Friday, June 15, 2007

Perspective: The enemy's new tools in Iraq


Saif Abdallah says his inventions have helped kill or maim scores, possibly hundreds, of Americans. For more than four years, he has been developing remote-control devices that Sunni insurgents use to detonate improvised explosive devices (IEDs), the roadside bombs that are the No. 1 killer of U.S. soldiers in Iraq. The only time he ever felt a pang of regret was in the spring of 2006, when he heard that the Pentagon, in a bid to fight the growing IED menace, had roped in a team of scientists from the Massachusetts Institute of Technology. Abdallah, an electronics engineer by training, once dreamed of studying for a Ph.D. there. "I thought to myself, If my life had gone differently, who knows? I might have been on that team," he says, his eyes widening as he imagines that now impossible scenario. Then he shrugs. "God decided I should be on the other side."

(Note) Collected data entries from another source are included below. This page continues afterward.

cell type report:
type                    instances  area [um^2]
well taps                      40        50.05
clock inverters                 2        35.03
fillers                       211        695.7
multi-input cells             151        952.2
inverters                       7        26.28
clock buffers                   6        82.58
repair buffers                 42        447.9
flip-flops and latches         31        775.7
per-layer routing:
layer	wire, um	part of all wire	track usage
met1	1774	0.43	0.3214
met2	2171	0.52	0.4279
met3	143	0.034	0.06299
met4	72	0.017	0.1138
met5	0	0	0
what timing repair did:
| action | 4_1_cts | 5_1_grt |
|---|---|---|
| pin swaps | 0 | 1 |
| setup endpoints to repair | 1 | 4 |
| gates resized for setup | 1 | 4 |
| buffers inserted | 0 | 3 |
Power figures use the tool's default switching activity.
### config.mk
export PLATFORM = sky130hd
export DESIGN_NAME = cat_move_sequencer
export DESIGN_NICKNAME = d
export VERILOG_FILES = /design/src/rtl/cat_trap_pkg.sv /design/src/rtl/cat_nbr_calc.sv /design/src/rtl/cat_move_sequencer.sv
export SDC_FILE = /design/constraint.sdc
export NUM_CORES = 1
export LEC_CHECK = 0
export CAP_MARGIN = 20
export CORE_ASPECT_RATIO = 1.2
export CORE_MARGIN = 4
export CORE_UTILIZATION = 40
export CTS_CLUSTER_DIAMETER = 150
export CTS_CLUSTER_SIZE = 20
export DETAILED_ROUTE_END_ITERATION = 7
export SYNTH_ARGS = -nofsm -noshare
export SYNTH_HDL_FRONTEND = slang
export SYNTH_SLANG_ARGS = --single-unit
### constraint.sdc
create_clock -name Clk -period 8.2 [get_ports Clk]
set_input_delay 1.64 -clock Clk [delete_from_list [all_inputs] [get_ports Clk]]
set_output_delay 1.64 -clock Clk [all_outputs]
set_load 0.02 [all_outputs]
### src/rtl/cat_trap_pkg.sv
// Shared types for the cat-trap game: cell, result, direction and sequencer state encodings.
package cat_trap_pkg;

  localparam int unsigned BOARD_ROWS = 6;
  localparam int unsigned BOARD_COLS = 7;
  localparam int unsigned BOARD_RW   = 3;
  localparam int unsigned BOARD_CW   = 3;
  localparam int unsigned CAT_START_R = 3;
  localparam int unsigned CAT_START_C = 3;

  typedef enum logic [1:0] {
    CELL_EMPTY = 2'd0,
    CELL_BLOCK = 2'd1,
    CELL_CAT   = 2'd2
  } cell_t;

  typedef enum logic [1:0] {
    RES_MOVED   = 2'd0,
    RES_TRAPPED = 2'd1,
    RES_ESCAPED = 2'd2,
    RES_ILLEGAL = 2'd3
  } result_t;

  typedef enum logic [1:0] {
    DIR_DOWN  = 2'd0,
    DIR_UP    = 2'd1,
    DIR_RIGHT = 2'd2,
    DIR_LEFT  = 2'd3
  } dir_t;

  typedef enum logic [3:0] {
    ST_INIT,
    ST_IDLE,
    ST_WR_BLOCK,
    ST_EVAL,
    ST_CHK,
    ST_WR_CAT,
    ST_CLR_OLD,
    ST_DONE,
    ST_OVER
  } state_t;

endpackage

Thin-voiced and thickly bespectacled, Abdallah, 28, fits every geek stereotype, right down to the acne and the flash drive on his key chain. His laboratory is a workbench in the bedroom of his Baghdad home. He says his tools are primitive — soldering irons, old printed circuit boards, discarded TV remotes and other bits of electronic detritus. But he has a talent for fashioning instruments of death from such dreck, turning an old toy walkie-talkie into a trigger for an explosion 100 yards away or programming a washing-machine timer to set off an IED two hours later.